Despite these early reports and FDA authorization, data from randomized trials is lacking. A randomized trial from China revealed a trend toward clinical improvement with plasma therapy (51.9% versus 43.1%) but failed to meet statistical significance (P = 0.26), possibly due to underpowering after the study closed early as a result of declining COVID cases in China.156
Based on difficulty with enrollment, pooled analyses of patient data available from RCTs, matched control studies, and case series were performed on 804 patients with COVID-19. Aggregate data from controlled studies showed improved mortality rate in patient receiving plasma compared with those receiving standard care (13% versus 25%; P < 0.001) (https://www.medrxiv.org/content/10.1101/2020.07.29.20162917v1). However, despite these early signals, a recently completed randomized trial of 464 patients with moderate COVID-19 did not find any mortality benefit or decrease in disease progression in patients treated with convalescent plasma (https://www.medrxiv.org/content/10.1101/2020.09.03.20187252v2). Currently, the benefit of plasma remains unclear, although several randomized trials are ongoing and can hopefully provide more definitive data.
Other Antibody Therapy
Based on data supporting efficacy of convalescent plasma in other infections, efforts have also been made to generate effective neutralizing antibodies of the SARS-CoV-2 spike protein to create a “therapeutic antibody cocktail.”157 Clinical data on the use of this therapy is limited, but trials are underway, including the RECOVERY trial.

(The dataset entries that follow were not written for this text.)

===== src/hdl/tsfc_pkg.sv =====
// Behaviour
// - Loop setup bit 7 picks oscillator post-divide, 0 = /2, 1 = /4; reset 1.
// - Loop setup bit 6 picks pump current source, else bit 5 sets level; reset 1.
// - Oscillator band field bits 7..3, reset 11001, manual band or search start.
// - Oscillator bit 2 enables automatic band selection; reset 1.
// - With autoselect off, oscillator bit 1 latches tuning converter result; reset 0.
// - With autoselect off, oscillator bit 0 enables tuning converter read; reset 0.
// - Filter corner code, 8 bits, corner = 4MHz + (code - 12) * 290kHz.
// - Filter corner code resets to the value giving about 22.27MHz.
// - Standby bit 7 stops signal path and synthesizer; bus and crystal stay on.
// - Baseband gain bits 3..0, about 1dB per step, reset 0000.
// - Power-down bits 6..0 shut individual analog blocks; all reset 0.
// - After each acknowledged data byte the register address advances.
`default_nettype none

package tsfc_pkg;

	// ******************************************************************
	// Register addresses
	// ******************************************************************
	localparam logic [7:0] TSFC_ADDR_LOOP_SETUP = 8'h06;
	localparam logic [7:0] TSFC_ADDR_OSC_SELECT = 8'h07;
	localparam logic [7:0] TSFC_ADDR_FILTER_CORNER = 8'h08;
	localparam logic [7:0] TSFC_ADDR_GAIN_STANDBY = 8'h09;
	localparam logic [7:0] TSFC_ADDR_POWER_DOWN = 8'h0a;

	// ******************************************************************
	// Reset values and writable-bit masks
	// ******************************************************************
	localparam logic [7:0] TSFC_RST_LOOP_SETUP = 8'hc0;
	localparam logic [7:0] TSFC_RST_OSC_SELECT = 8'hcc;
	localparam logic [7:0] TSFC_RST_FILTER_CORNER = 8'h4b; // 75: 4 + 63 * 0.29 = 22.27MHz
	localparam logic [7:0] TSFC_RST_GAIN_STANDBY = 8'h00;
	localparam logic [7:0] TSFC_RST_POWER_DOWN = 8'h00;
	localparam logic [7:0] TSFC_MASK_LOOP_SETUP = 8'he0;
	localparam logic [7:0] TSFC_MASK_OSC_SELECT = 8'hff;
	localparam logic [7:0] TSFC_MASK_FILTER_CORNER = 8'hff;
	localparam logic [7:0] TSFC_MASK_GAIN_STANDBY = 8'haf;
	localparam logic [7:0] TSFC_MASK_POWER_DOWN = 8'h7f;

	// ******************************************************************
	// Field positions
	// ******************************************************************
	localparam int TSFC_BIT_POST_DIVIDE = 7;
	localparam int TSFC_BIT_PUMP_SOURCE = 6;
	localparam int TSFC_BIT_PUMP_LEVEL = 5;
	localparam int TSFC_BAND_MSB = 7;
	localparam int TSFC_BAND_LSB = 3;
	localparam int TSFC_BIT_AUTO_BAND = 2;
	localparam int TSFC_BIT_CONV_LATCH = 1;
	localparam int TSFC_BIT_CONV_READ = 0;
	localparam int TSFC_BIT_STANDBY = 7;
	localparam int TSFC_BIT_FACTORY_PD = 5;
	localparam int TSFC_GAIN_MSB = 3;
	localparam int TSFC_BIT_LOOP_OFF = 6;
	localparam int TSFC_BIT_DIVIDER_OFF = 5;
	localparam int TSFC_BIT_OSC_OFF = 4;
	localparam int TSFC_BIT_BASEBAND_OFF = 3;
	localparam int TSFC_BIT_RF_MIXER_OFF = 2;
	localparam int TSFC_BIT_RF_AMP_OFF = 1;
	localparam int TSFC_BIT_FRONT_END_OFF = 0;

	// ******************************************************************
	// Carriers
	// ******************************************************************
	// One received byte from the two-wire front end
	typedef struct packed {
		logic valid;     // Byte strobe, one cycle
		logic is_addr;   // First byte after the slave address
		logic [7:0] data;
	} tsfc_byte_t;

	// Analog control lines
	typedef struct packed {
		logic osc_post_divide_select;
		logic pump_current_source;
		logic pump_current_level;
		logic [4:0] oscillator_band_select;
		logic auto_band_enable;
		logic tune_conv_latch;
		logic tune_conv_read_enable;
		logic [7:0] filter_corner_code;
		logic soft_standby;
		logic factory_powerdown;
		logic [3:0] baseband_gain_code;
		logic loop_off;
		logic divider_off;
		logic osc_off;
		logic baseband_off;
		logic rf_mixer_off;
		logic rf_amp_off;
		logic front_end_off;
		logic synth_enable;
		logic signal_path_enable;
	} tsfc_ctrl_t;

endpackage : tsfc_pkg

`default_nettype wire


===== src/hdl/tsfc_addr_ptr.sv =====
`default_nettype none

module tsfc_addr_ptr
	import tsfc_pkg::*;
(
	input wire logic sys_clk, // System clock
	input wire logic rst_n, // Synchronous reset, active low
	input wire tsfc_byte_t byte_in, // Byte from two-wire front end
	output logic wr_en, // Data byte write strobe
	output logic [7:0] wr_addr, // Register address of this write
	output logic [7:0] wr_data // Data byte
);

	// ******************************************************************
	// Address pointer
	// ******************************************************************
	logic [7:0] ptr;
	logic [7:0] next_ptr;

	// Address byte loads, each data byte steps on
	always_comb
	begin
		next_ptr = ptr;
		if (byte_in.valid && byte_in.is_addr)
			next_ptr = byte_in.data;
		else if (byte_in.valid)
			next_ptr = ptr + 8'h01;
	end

	always_ff @(posedge sys_clk)
	begin
		if (!rst_n)
			ptr <= 8'h00;
		else
			ptr <= next_ptr;
	end

	// Write goes to the pointer as it stood before the step
	assign wr_en = byte_in.valid && !byte_in.is_addr;
	assign wr_addr = ptr;
	assign wr_data = byte_in.data;

endmodule : tsfc_addr_ptr

`default_nettype wire


===== src/hdl/tsfc_regs.sv =====
`default_nettype none

module tsfc_regs
	import tsfc_pkg::*;
(
	input wire logic sys_clk, // System clock, 100 MHz
	input wire logic rst_n, // Synchronous reset, active low
	input wire tsfc_byte_t byte_in, // Received byte from the two-wire front end
	input wire logic vas_pump_high, // Pump level chosen by autoselect logic
	input wire logic [4:0] vas_band, // Band chosen by autoselect search
	output logic byte_ack, // Acknowledge for the current byte
	output tsfc_ctrl_t ctrl // Analog control lines
);

	// ******************************************************************
	// Write path
	// ******************************************************************
	// Byte routed through the address pointer
	logic wr_en;
	logic [7:0] wr_addr;
	logic [7:0] wr_data;

	tsfc_addr_ptr tsfc_addr_ptr_inst
	(
		.sys_clk(sys_clk),
		.rst_n(rst_n),
		.byte_in(byte_in),
		.wr_en(wr_en),
		.wr_addr(wr_addr),
		.wr_data(wr_data)
	);

	// Every byte is taken; outside this group the other banks own it
	assign byte_ack = byte_in.valid;

	// Merge a write into a register, touching only writable bits
	function automatic logic [7:0] tsfc_merge(input logic [7:0] old, input logic [7:0] data,
		input logic [7:0] mask);
		tsfc_merge = (old & ~mask) | (data & mask);
	endfunction : tsfc_merge

	// ******************************************************************
	// Limitations
	// ******************************************************************
	// Pointer wraps at the top of the address space
	// Bytes aimed outside this group are acked and dropped; other banks own them
	// Factory bit is stored and passed on; the host must keep it clear
	// No read path, so a host in doubt must simply rewrite

	// ******************************************************************
	// Register storage
	// ******************************************************************
	// Stored bytes; don't-care positions keep their reset level
	logic [7:0] loop_setup;
	logic [7:0] oscillator_select;
	logic [7:0] filter_corner;
	logic [7:0] gain_standby_ctrl;
	logic [7:0] block_power_down;

	// Next values
	logic [7:0] next_loop_setup;
	logic [7:0] next_oscillator_select;
	logic [7:0] next_filter_corner;
	logic [7:0] next_gain_standby_ctrl;
	logic [7:0] next_block_power_down;

	// Address decode; masks drop the don't-care positions so they read stable
	always_comb
	begin
		next_loop_setup = loop_setup;
		next_oscillator_select = oscillator_select;
		next_filter_corner = filter_corner;
		next_gain_standby_ctrl = gain_standby_ctrl;
		next_block_power_down = block_power_down;

		// Only a data byte may change a register
		if (wr_en)
		begin
			unique case (wr_addr)
				TSFC_ADDR_LOOP_SETUP:
					next_loop_setup = tsfc_merge(loop_setup, wr_data,
						TSFC_MASK_LOOP_SETUP);
				TSFC_ADDR_OSC_SELECT:
					next_oscillator_select = tsfc_merge(oscillator_select, wr_data,
						TSFC_MASK_OSC_SELECT);
				TSFC_ADDR_FILTER_CORNER:
					next_filter_corner = tsfc_merge(filter_corner, wr_data,
						TSFC_MASK_FILTER_CORNER);
				TSFC_ADDR_GAIN_STANDBY:
					next_gain_standby_ctrl = tsfc_merge(gain_standby_ctrl, wr_data,
						TSFC_MASK_GAIN_STANDBY);
				TSFC_ADDR_POWER_DOWN:
					next_block_power_down = tsfc_merge(block_power_down, wr_data,
						TSFC_MASK_POWER_DOWN);
				default:
					next_loop_setup = loop_setup; // Other banks, not held here
			endcase
		end
	end

	// Power-on defaults
	always_ff @(posedge sys_clk)
	begin
		if (!rst_n)
		begin
			loop_setup <= TSFC_RST_LOOP_SETUP;
			oscillator_select <= TSFC_RST_OSC_SELECT;
			filter_corner <= TSFC_RST_FILTER_CORNER;
			gain_standby_ctrl <= TSFC_RST_GAIN_STANDBY;
			block_power_down <= TSFC_RST_POWER_DOWN;
		end
		else
		begin
			loop_setup <= next_loop_setup;
			oscillator_select <= next_oscillator_select;
			filter_corner <= next_filter_corner;
			gain_standby_ctrl <= next_gain_standby_ctrl;
			block_power_down <= next_block_power_down;
		end
	end

	// ******************************************************************
	// Control line decode
	// ******************************************************************
	tsfc_ctrl_t next_ctrl;
	logic auto_on;
	logic standby;

	// Mode bits shared by several lines
	assign auto_on = oscillator_select[TSFC_BIT_AUTO_BAND];
	assign standby = gain_standby_ctrl[TSFC_BIT_STANDBY];

	// Fields map straight to analog lines; no read path exists
	always_comb
	begin
		next_ctrl = '0;
		// Divide by 4 when set, by 2 when clear
		next_ctrl.osc_post_divide_select = loop_setup[TSFC_BIT_POST_DIVIDE];
		next_ctrl.pump_current_source = loop_setup[TSFC_BIT_PUMP_SOURCE];

		// Autoselect owns the pump level when the source bit is set
		if (loop_setup[TSFC_BIT_PUMP_SOURCE])
			next_ctrl.pump_current_level = vas_pump_high;
		else
			next_ctrl.pump_current_level = loop_setup[TSFC_BIT_PUMP_LEVEL];

		// Manual band, or search result once autoselect runs from the start band
		if (auto_on)
			next_ctrl.oscillator_band_select = vas_band;
		else
			next_ctrl.oscillator_band_select =
				oscillator_select[TSFC_BAND_MSB:TSFC_BAND_LSB];
		next_ctrl.auto_band_enable = auto_on;

		// Converter controls only mean something with autoselect off
		next_ctrl.tune_conv_latch = !auto_on
			&& oscillator_select[TSFC_BIT_CONV_LATCH];
		next_ctrl.tune_conv_read_enable = !auto_on
			&& oscillator_select[TSFC_BIT_CONV_READ];

		// Corner code drives the filter as written
		next_ctrl.filter_corner_code = filter_corner;

		// Gain and standby lines
		next_ctrl.soft_standby = standby;
		// Passed through as written; host is expected to keep it clear
		next_ctrl.factory_powerdown = gain_standby_ctrl[TSFC_BIT_FACTORY_PD];
		next_ctrl.baseband_gain_code = gain_standby_ctrl[TSFC_GAIN_MSB:0];

		// One shutdown line per analog block
		next_ctrl.loop_off = block_power_down[TSFC_BIT_LOOP_OFF];
		next_ctrl.divider_off = block_power_down[TSFC_BIT_DIVIDER_OFF];
		next_ctrl.osc_off = block_power_down[TSFC_BIT_OSC_OFF];
		next_ctrl.baseband_off = block_power_down[TSFC_BIT_BASEBAND_OFF];
		next_ctrl.rf_mixer_off = block_power_down[TSFC_BIT_RF_MIXER_OFF];
		next_ctrl.rf_amp_off = block_power_down[TSFC_BIT_RF_AMP_OFF];
		next_ctrl.front_end_off = block_power_down[TSFC_BIT_FRONT_END_OFF];

		// Standby gates synthesizer and signal path; bus and crystal untouched
		next_ctrl.synth_enable = !standby
			&& !block_power_down[TSFC_BIT_LOOP_OFF]
			&& !block_power_down[TSFC_BIT_DIVIDER_OFF]
			&& !block_power_down[TSFC_BIT_OSC_OFF];
		next_ctrl.signal_path_enable = !standby
			&& !block_power_down[TSFC_BIT_BASEBAND_OFF]
			&& !block_power_down[TSFC_BIT_RF_MIXER_OFF]
			&& !block_power_down[TSFC_BIT_RF_AMP_OFF]
			&& !block_power_down[TSFC_BIT_FRONT_END_OFF];
	end

	// Registered lines avoid glitches on the analog side, costing one cycle
	always_ff @(posedge sys_clk)
	begin
		if (!rst_n)
		begin
			// Image of the stored defaults; search inputs are not trusted in reset
			ctrl.osc_post_divide_select <= TSFC_RST_LOOP_SETUP[TSFC_BIT_POST_DIVIDE];
			ctrl.pump_current_source <= TSFC_RST_LOOP_SETUP[TSFC_BIT_PUMP_SOURCE];
			ctrl.pump_current_level <= TSFC_RST_LOOP_SETUP[TSFC_BIT_PUMP_LEVEL];
			ctrl.oscillator_band_select <=
				TSFC_RST_OSC_SELECT[TSFC_BAND_MSB:TSFC_BAND_LSB];
			ctrl.auto_band_enable <= TSFC_RST_OSC_SELECT[TSFC_BIT_AUTO_BAND];
			ctrl.tune_conv_latch <= TSFC_RST_OSC_SELECT[TSFC_BIT_CONV_LATCH];
			ctrl.tune_conv_read_enable <= TSFC_RST_OSC_SELECT[TSFC_BIT_CONV_READ];
			ctrl.filter_corner_code <= TSFC_RST_FILTER_CORNER;
			ctrl.soft_standby <= TSFC_RST_GAIN_STANDBY[TSFC_BIT_STANDBY];
			ctrl.factory_powerdown <= TSFC_RST_GAIN_STANDBY[TSFC_BIT_FACTORY_PD];
			ctrl.baseband_gain_code <= TSFC_RST_GAIN_STANDBY[TSFC_GAIN_MSB:0];
			ctrl.loop_off <= TSFC_RST_POWER_DOWN[TSFC_BIT_LOOP_OFF];
			ctrl.divider_off <= TSFC_RST_POWER_DOWN[TSFC_BIT_DIVIDER_OFF];
			ctrl.osc_off <= TSFC_RST_POWER_DOWN[TSFC_BIT_OSC_OFF];
			ctrl.baseband_off <= TSFC_RST_POWER_DOWN[TSFC_BIT_BASEBAND_OFF];
			ctrl.rf_mixer_off <= TSFC_RST_POWER_DOWN[TSFC_BIT_RF_MIXER_OFF];
			ctrl.rf_amp_off <= TSFC_RST_POWER_DOWN[TSFC_BIT_RF_AMP_OFF];
			ctrl.front_end_off <= TSFC_RST_POWER_DOWN[TSFC_BIT_FRONT_END_OFF];
			ctrl.synth_enable <= 1'b1;
			ctrl.signal_path_enable <= 1'b1;
		end
		else
		begin
			ctrl <= next_ctrl;
		end
	end

endmodule : tsfc_regs

`default_nettype wire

Similarly to effective treatments focused efforts on vaccine development started quickly after the discovery of SARS-CoV-2 and have evolved at an impressive rate. According to the World Health Organization, there are over 169 vaccines under development with 26 already in the human phase of trials. Several vaccine candidates have reported good safety and immunogenicity outcomes in phase 1/2 and phase 2 studies.158-162 Large scale, phase 3 trials are currently underway worldwide. While live-attenuated vaccinations are contraindicated in transplant recipients, most of the phase III trials currently underway utilize mRNA or nonreplicating viral vector as a mechanism of action, which do not pose a known risk to immunosuppressed patients. However, the safety and efficacy of these vaccinations in transplant recipients will need further study.

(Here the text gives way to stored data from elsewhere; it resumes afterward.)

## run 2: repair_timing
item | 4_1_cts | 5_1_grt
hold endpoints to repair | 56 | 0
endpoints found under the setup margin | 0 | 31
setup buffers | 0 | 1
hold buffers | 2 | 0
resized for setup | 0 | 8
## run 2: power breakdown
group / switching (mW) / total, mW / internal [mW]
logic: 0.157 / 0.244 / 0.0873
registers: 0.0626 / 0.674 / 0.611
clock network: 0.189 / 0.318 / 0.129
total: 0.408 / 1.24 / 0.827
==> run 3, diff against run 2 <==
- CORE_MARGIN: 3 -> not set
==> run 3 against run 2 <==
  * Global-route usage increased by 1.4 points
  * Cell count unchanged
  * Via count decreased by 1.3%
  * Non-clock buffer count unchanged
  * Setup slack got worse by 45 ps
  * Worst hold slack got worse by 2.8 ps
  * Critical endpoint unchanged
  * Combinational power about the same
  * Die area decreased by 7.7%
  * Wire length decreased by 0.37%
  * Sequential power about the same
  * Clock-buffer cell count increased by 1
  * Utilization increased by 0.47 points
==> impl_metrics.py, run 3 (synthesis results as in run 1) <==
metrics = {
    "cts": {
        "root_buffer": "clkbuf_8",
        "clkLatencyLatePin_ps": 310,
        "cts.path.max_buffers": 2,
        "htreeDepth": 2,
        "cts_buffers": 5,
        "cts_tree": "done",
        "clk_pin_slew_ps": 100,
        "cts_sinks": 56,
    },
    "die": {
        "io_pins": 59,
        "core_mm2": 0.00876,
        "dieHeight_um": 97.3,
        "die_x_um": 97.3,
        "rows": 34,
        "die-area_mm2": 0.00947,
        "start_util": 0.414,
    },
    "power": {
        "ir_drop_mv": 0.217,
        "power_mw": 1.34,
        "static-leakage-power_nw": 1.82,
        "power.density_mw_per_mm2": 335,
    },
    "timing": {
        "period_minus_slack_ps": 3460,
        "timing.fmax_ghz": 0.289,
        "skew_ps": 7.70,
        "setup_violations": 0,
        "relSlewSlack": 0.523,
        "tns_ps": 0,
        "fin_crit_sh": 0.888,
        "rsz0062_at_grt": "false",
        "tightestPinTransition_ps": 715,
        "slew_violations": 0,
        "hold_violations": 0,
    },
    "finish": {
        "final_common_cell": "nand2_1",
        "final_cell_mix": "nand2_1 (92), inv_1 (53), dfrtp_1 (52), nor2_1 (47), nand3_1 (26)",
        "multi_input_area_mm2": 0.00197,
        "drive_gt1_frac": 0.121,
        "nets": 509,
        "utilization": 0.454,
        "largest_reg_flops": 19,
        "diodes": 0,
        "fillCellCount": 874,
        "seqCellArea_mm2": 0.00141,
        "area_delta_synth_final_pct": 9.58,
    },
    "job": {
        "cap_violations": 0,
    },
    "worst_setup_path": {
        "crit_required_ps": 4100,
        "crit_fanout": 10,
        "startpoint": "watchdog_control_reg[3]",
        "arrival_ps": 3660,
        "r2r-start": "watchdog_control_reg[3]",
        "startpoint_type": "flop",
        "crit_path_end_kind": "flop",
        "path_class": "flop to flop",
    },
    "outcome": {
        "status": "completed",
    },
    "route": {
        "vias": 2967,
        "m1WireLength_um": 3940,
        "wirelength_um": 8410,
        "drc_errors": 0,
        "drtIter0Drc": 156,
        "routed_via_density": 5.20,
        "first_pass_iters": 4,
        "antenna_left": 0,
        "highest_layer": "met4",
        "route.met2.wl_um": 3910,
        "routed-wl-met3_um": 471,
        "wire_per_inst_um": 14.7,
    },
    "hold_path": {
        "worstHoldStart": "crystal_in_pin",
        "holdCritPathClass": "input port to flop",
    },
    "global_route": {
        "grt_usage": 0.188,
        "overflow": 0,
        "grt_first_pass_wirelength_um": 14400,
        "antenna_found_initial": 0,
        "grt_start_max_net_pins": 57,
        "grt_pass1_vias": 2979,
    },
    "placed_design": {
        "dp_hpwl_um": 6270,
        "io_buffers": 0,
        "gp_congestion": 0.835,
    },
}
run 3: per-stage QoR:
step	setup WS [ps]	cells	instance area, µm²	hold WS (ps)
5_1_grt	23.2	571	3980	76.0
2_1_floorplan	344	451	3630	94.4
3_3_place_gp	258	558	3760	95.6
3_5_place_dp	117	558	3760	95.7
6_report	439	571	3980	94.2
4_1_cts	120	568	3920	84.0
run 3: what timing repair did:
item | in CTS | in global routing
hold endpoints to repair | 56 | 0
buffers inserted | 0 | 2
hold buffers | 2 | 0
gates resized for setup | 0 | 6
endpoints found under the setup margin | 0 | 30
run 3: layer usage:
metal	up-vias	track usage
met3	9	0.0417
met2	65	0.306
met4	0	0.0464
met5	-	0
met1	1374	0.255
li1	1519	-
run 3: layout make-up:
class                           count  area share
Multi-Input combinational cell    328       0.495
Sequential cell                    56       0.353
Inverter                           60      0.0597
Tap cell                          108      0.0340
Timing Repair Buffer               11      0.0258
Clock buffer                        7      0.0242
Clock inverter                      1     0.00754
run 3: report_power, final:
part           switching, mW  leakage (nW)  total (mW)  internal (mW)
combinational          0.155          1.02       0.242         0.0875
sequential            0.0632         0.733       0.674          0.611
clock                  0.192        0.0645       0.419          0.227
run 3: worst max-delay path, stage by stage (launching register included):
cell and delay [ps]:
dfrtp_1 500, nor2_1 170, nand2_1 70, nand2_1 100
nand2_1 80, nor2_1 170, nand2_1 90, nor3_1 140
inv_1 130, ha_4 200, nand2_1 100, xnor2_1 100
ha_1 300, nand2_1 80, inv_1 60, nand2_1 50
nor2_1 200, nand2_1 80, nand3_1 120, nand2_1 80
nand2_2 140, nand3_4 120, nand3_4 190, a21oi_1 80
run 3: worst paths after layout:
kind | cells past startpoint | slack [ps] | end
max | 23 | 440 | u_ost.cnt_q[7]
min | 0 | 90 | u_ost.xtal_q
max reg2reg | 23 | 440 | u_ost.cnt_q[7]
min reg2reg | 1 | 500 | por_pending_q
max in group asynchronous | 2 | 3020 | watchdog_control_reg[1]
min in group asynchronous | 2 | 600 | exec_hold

The COVID-19 pandemic has dramatically impacted all aspects of medicine, and SOT is no exception. The effects of this virus on SOT have created challenges in clinical management and unfortunately, have led to significant morbidity and mortality. On a broader scale, the pandemic has impacted policy decisions on a hospital as well as a national level with respect to the practice of transplantation. Despite these challenges, tremendous progress has been made over the past several months regarding the care of patients with COVID-19 as advances have been made in therapeutics and vaccine studies are being performed at an unprecedented rate. As the understanding of COVID-19 pathogenesis and management continues to evolve, advances in the care of SOT recipients will allow for transplantation to be performed safely and optimally in the COVID era.